Tillman was selected by the Cleveland Browns in the third round, 74th overall, of the 2023 NFL draft. In his rookie season, Tillman appeared in 14 games and started three. He finished with 21 receptions for 224 receiving yards.

In Week 8 of the 2024 season, Tillman recorded 99 yards and his first two professional touchdowns against the Baltimore Ravens in a 29–24 victory. After suffering a concussion and leaving the game in the Week 12 matchup against the Pittsburgh Steelers, Tillman was ruled out for the team's Week 13 matchup against Denver Broncos. Tillman was placed on injured reserve due to the concussion on December 31, ending his season with 29 receptions for 339 yards and three touchdowns.

On September 29, 2025, head coach Kevin Stefanski announced that Tillman would miss 'weeks' due to a hamstring injury suffered in the team's Week 4 loss to the Detroit Lions. He was activated on November 8, ahead of the team's Week 10 matchup against the New York Jets. He finished the 2025 season with 21 receptions for 270 yards and two touchdowns.
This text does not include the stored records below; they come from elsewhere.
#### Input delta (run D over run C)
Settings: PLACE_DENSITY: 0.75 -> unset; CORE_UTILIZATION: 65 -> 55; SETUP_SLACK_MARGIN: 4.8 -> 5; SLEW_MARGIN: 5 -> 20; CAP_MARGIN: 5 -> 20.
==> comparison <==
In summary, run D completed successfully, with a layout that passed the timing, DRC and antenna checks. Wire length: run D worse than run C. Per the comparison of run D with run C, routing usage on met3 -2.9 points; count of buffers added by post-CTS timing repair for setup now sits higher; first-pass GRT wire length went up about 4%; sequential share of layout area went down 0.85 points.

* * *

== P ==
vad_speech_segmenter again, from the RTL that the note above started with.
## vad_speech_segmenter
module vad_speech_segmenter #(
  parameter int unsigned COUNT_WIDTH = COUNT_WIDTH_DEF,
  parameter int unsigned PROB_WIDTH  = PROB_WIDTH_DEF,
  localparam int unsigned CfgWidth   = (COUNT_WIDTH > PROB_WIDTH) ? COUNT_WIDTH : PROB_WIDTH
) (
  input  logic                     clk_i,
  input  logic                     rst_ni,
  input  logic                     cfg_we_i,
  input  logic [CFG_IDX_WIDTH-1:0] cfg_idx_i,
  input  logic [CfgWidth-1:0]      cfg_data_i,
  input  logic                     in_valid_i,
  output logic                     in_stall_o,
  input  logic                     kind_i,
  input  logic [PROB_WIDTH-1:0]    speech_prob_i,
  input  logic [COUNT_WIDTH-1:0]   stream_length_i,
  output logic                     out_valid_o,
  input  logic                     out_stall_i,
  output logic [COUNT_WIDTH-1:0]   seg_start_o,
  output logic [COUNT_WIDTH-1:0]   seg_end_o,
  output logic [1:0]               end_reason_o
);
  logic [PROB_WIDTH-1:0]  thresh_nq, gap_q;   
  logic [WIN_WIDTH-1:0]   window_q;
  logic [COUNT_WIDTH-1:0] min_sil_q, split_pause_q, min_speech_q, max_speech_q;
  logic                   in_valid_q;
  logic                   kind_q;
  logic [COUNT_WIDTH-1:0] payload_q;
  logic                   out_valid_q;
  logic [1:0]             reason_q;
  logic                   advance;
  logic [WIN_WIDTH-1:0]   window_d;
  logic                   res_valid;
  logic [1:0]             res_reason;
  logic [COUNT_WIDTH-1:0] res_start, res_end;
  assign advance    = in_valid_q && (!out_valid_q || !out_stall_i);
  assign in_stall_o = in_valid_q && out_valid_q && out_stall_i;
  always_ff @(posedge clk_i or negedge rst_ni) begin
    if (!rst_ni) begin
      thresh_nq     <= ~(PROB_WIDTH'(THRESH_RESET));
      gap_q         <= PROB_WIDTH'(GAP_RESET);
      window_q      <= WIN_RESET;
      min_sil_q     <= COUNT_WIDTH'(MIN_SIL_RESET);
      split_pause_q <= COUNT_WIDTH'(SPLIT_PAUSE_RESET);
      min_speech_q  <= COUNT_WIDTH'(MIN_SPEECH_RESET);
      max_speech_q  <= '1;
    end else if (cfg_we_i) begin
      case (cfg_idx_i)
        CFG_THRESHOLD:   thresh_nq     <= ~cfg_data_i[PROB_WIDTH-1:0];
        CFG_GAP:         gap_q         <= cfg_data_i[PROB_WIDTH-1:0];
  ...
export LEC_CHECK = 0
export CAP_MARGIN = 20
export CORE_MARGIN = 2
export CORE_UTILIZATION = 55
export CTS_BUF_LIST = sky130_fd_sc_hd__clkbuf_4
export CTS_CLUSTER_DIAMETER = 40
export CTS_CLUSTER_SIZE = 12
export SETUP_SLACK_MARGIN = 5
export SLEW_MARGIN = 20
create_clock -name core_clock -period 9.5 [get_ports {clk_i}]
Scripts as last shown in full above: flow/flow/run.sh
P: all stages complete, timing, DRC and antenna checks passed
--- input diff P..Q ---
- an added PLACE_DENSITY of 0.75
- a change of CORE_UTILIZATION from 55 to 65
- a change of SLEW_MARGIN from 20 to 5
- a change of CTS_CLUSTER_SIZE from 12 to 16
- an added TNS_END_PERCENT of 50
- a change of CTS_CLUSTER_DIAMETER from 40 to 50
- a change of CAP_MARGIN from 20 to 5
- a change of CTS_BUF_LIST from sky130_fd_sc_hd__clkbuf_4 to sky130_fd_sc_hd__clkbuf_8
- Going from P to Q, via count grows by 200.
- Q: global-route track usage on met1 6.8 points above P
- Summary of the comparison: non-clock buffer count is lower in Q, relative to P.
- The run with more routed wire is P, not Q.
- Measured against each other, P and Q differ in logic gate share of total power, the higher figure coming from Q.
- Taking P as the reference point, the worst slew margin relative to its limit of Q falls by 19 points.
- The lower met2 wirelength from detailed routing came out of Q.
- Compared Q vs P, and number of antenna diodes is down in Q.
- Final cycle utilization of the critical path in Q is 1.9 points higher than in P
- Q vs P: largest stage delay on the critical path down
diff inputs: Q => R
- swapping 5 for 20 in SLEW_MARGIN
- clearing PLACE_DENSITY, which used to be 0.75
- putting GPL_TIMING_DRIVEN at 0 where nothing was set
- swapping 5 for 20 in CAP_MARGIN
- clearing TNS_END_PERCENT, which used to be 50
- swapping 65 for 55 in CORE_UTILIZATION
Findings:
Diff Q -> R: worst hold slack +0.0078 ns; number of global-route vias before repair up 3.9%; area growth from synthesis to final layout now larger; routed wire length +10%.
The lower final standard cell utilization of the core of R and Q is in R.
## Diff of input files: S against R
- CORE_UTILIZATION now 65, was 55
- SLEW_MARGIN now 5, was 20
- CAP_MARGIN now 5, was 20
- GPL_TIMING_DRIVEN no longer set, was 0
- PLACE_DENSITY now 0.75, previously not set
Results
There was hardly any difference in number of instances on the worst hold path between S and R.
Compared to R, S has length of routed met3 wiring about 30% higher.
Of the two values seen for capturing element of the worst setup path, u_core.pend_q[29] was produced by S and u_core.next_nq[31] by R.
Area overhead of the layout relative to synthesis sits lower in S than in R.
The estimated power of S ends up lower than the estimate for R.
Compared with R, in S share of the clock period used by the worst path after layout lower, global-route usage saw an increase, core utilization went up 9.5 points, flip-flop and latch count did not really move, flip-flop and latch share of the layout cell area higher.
From an optimization exercise on the open Yosys and OpenROAD flow, aimed at small area, a short achievable clock period and few clock cycles per item; shortcuts taken in it are not production practice.
RTL that was checked went through simulation tests only; none was proved equivalent to the original.
Power is estimated from default activity; no workload was simulated.

==> module collision_score, before the edit <==
module collision_score #(
    parameter int N_BULLETS = 5,
    parameter int N_ENEMIES = 5,
    parameter int N_DIVERS  = 5
) (
    input  logic                    i_clk,
    input  logic [31:0]             i_player,
    input  logic [18*N_BULLETS-1:0] i_bullets,
    input  logic [18*N_ENEMIES-1:0] i_enemies,
    input  logic [18*N_DIVERS-1:0]  i_divers,
    input  logic [31:0]             i_score,
    output logic [31:0]             o_player,
    output logic [18*N_BULLETS-1:0] o_bullets,
    output logic [18*N_ENEMIES-1:0] o_enemies,
    output logic [18*N_DIVERS-1:0]  o_divers,
    output logic [31:0]             o_score,
    output logic                    o_lose
);
    function automatic win(input logic [7:0] a, input logic [7:0] b,
                           input logic cin, input logic [3:0] lim);
        logic [4:0] lo;
        logic [7:0] p, t;
        lo  = {1'b0, a[3:0]} + {1'b0, ~b[3:0]} + {4'd0, cin};
        p   = ~(a ^ b);
        t   = a | ~b;
        win = lo[3:0] <= lim && lo[4] == p[4] && t[4] == p[5] && t[5] == p[6]
              && t[6] == p[7] && t[7];
    endfunction
    logic [7:0] px, py;
    assign px = i_player[31:24];
    assign py = i_player[23:16];
    logic [N_BULLETS*N_ENEMIES-1:0] match_d;
    logic [N_DIVERS-1:0]            pick_d;
    always_comb begin
        for (int e = 0; e < N_ENEMIES; e++)
            for (int b = 0; b < N_BULLETS; b++)
                match_d[N_BULLETS*e+b] = i_enemies[18*e] && i_bullets[18*b]
                    && win(i_bullets[18*b+10 +: 8], i_enemies[18*e+10 +: 8], 1'b0, 4'd8)
                    && win(i_bullets[18*b+2 +: 8], i_enemies[18*e+2 +: 8], 1'b0, 4'd8);
        for (int d = 0; d < N_DIVERS; d++)
            pick_d[d] = i_divers[18*d]
                && win(i_divers[18*d+10 +: 8], px, 1'b1, 4'd9)
                && win(i_divers[18*d+2 +: 8], py, 1'b1, 4'd9);
    end
    logic [9:0]  poxy;
    logic [2:0]  plives, pdivc;
    logic        surface, starve, rescue;
    logic [2:0]  n_pick;
    logic [31:0] player_d;
    logic [18*N_DIVERS-1:0] divers_d;
    assign poxy    = i_player[15:6];
    assign plives  = i_player[5:3];
    assign pdivc   = i_player[2:0];
    assign surface = py < 8'd10;
    assign starve  = !surface && poxy <= 10'd1;
    assign rescue  = surface && pdivc == 3'd6;
    assign o_lose  = starve && plives <= 3'd1;
    always_comb begin
        n_pick = '0;
        for (int d = 0; d < N_DIVERS; d++) n_pick = n_pick + 3'(pick_d[d]);
        player_d = i_player;
        if (rescue) player_d[2:0] = 3'd0;
        else if (pdivc < 3'd6)
            player_d[2:0] = (4'(pdivc) + 4'(n_pick) >= 4'd6) ? 3'd6 : pdivc + n_pick;
        if (surface || starve) player_d[15:6] = 10'd1000;
        else player_d[15:6] = poxy - 10'd1;
        if (starve) player_d[5:3] = (plives <= 3'd1) ? 3'd0 : plives - 3'd1;
        divers_d = i_divers;
        for (int d = 0; d < N_DIVERS; d++) divers_d[18*d] = i_divers[18*d] & ~pick_d[d];
    end
    logic [N_DIVERS+1:0] q_hot;
    logic [9:0]          low_d;
    always_comb begin
        q_hot = (N_DIVERS+2)'(1);
        if (rescue) q_hot = q_hot << 1;
        for (int d = 0; d < N_DIVERS; d++)
            if (pick_d[d]) q_hot = q_hot << 1;
        low_d = '0;
        for (int q = 0; q <= N_DIVERS + 1; q++)
            low_d = low_d | (({1'b0, i_score[8:0]} + 10'(50 * q)) & {10{q_hot[q]}});
    end
    logic [31:0]                    player_q;
    logic [18*N_BULLETS-1:0]        bullets_q;
    logic [18*N_ENEMIES-1:0]        enemies_q;
    logic [18*N_DIVERS-1:0]         divers_q;
    logic [31:9]                    score_q;
    logic [9:0]                     low_q;
    logic [N_BULLETS*N_ENEMIES-1:0] match_q;
    always_ff @(posedge i_clk) begin
        player_q  <= player_d;
        bullets_q <= i_bullets;
        enemies_q <= i_enemies;
        divers_q  <= divers_d;
        score_q   <= i_score[31:9];
        low_q     <= low_d;
        match_q   <= match_d;
    end
    logic [N_BULLETS-1:0] avail [N_ENEMIES+1];
    logic [N_BULLETS-1:0] cand  [N_ENEMIES];
    logic [N_BULLETS-1:0] take  [N_ENEMIES];
    logic [N_ENEMIES-1:0] hit;
    always_comb begin
        avail[0] = '1;
        for (int e = 0; e < N_ENEMIES; e++) begin
            cand[e]      = match_q[N_BULLETS*e +: N_BULLETS] & avail[e];
            take[e]      = cand[e] & ~(cand[e] - 1'b1);
            hit[e]       = |cand[e];
            avail[e + 1] = avail[e] & ~take[e];
        end
    end
    assign o_player = player_q;
    assign o_divers = divers_q;
    always_comb begin
        o_bullets = bullets_q;
        o_enemies = enemies_q;
        for (int b = 0; b < N_BULLETS; b++) o_bullets[18*b] = bullets_q[18*b] & avail[N_ENEMIES][b];
        for (int e = 0; e < N_ENEMIES; e++) o_enemies[18*e] = enemies_q[18*e] & ~hit[e];
    end
    logic [N_ENEMIES:0] k_hot;
    logic [9:0]         low;
    logic [31:9]        all_ones;
    always_comb begin
        k_hot = (N_ENEMIES+1)'(1);
        for (int e = 0; e < N_ENEMIES; e++)
            if (hit[e]) k_hot = k_hot << 1;
        low = '0;
        for (int k = 0; k <= N_ENEMIES; k++)
            low = low | ((low_q + 10'(20 * k)) & {10{k_hot[k]}});
        all_ones[9] = 1'b1;
        for (int i = 10; i < 32; i++) all_ones[i] = all_ones[i-1] & score_q[i-1];
        o_score[8:0] = low[8:0];
        for (int i = 9; i < 32; i++) o_score[i] = score_q[i] ^ (low[9] & all_ones[i]);
    end
endmodule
On August 27, 2026, Tillman was waived by the Browns.

Pre-draft measurables
| Height | Weight | Arm length | Hand span | Wingspan | 40-yard dash | 10-yard split | 20-yard split | Three-cone drill | Vertical jump | Broad jump |
| 6 ft 3+3⁄8 in (1.91 m) | 213 lb (97 kg) | 32+3⁄4 in (0.83 m) | 10 in (0.25 m) | 6 ft 7+1⁄4 in (2.01 m) | 4.54 s | 1.53 s | 2.64 s | 7.32 s | 37.0 in (0.94 m) | 10 ft 8 in (3.25 m) |
All values from NFL Combine/Pro Day

=== New Orleans Saints ===
On September 1, 2026, Tillman was signed to the practice squad of the New Orleans Saints.

==Career statistics==
===NFL===

Legend
| Bold | Career high |

| Year | Team | Games |  | Receiving |  |  |  |  | Rushing |  |  |  |  | Fumbles |  |
| GP | GS | Rec | Yds | Avg | Lng | TD | Att | Yds | Avg | Lng | TD | Fum | Lost |
| 2023 | CLE | 14 | 3 | 21 | 224 | 10.7 | 23 | 0 | 1 | 8 | 8.0 | 8 | 0 | 0 | 0 |
| 2024 | CLE | 11 | 6 | 29 | 339 | 11.7 | 38 | 3 | 1 | -5 | -5 | -5 | 0 | 0 | 0 |
| 2025 | CLE | 13 | 10 | 21 | 270 | 12.9 | 42 | 2 | 0 | 0 | 0 | 0 | 0 | 0 | 0 |
| Career |  | 38 | 19 | 71 | 833 | 11.7 | 42 | 5 | 2 | 3 | 1.5 | 8 | 0 | 0 | 0 |

===College===

| Year | G | Rec | Yds | Avg | TD |
|---|---|---|---|---|---|
| 2018 | 1 | 1 | −3 | −3.0 | 0 |
| 2019 | 3 | 4 | 60 | 15.0 | 1 |
| 2020 | 2 | 3 | 67 | 22.3 | 1 |
| 2021 | 12 | 64 | 1,081 | 16.9 | 12 |
| 2022 | 6 | 37 | 417 | 11.3 | 3 |
| Career | 24 | 109 | 1,622 | 12.5 | 17 |

==Personal life==
His father, also named Cedric Tillman, played in the NFL for the Denver Broncos and Jacksonville Jaguars.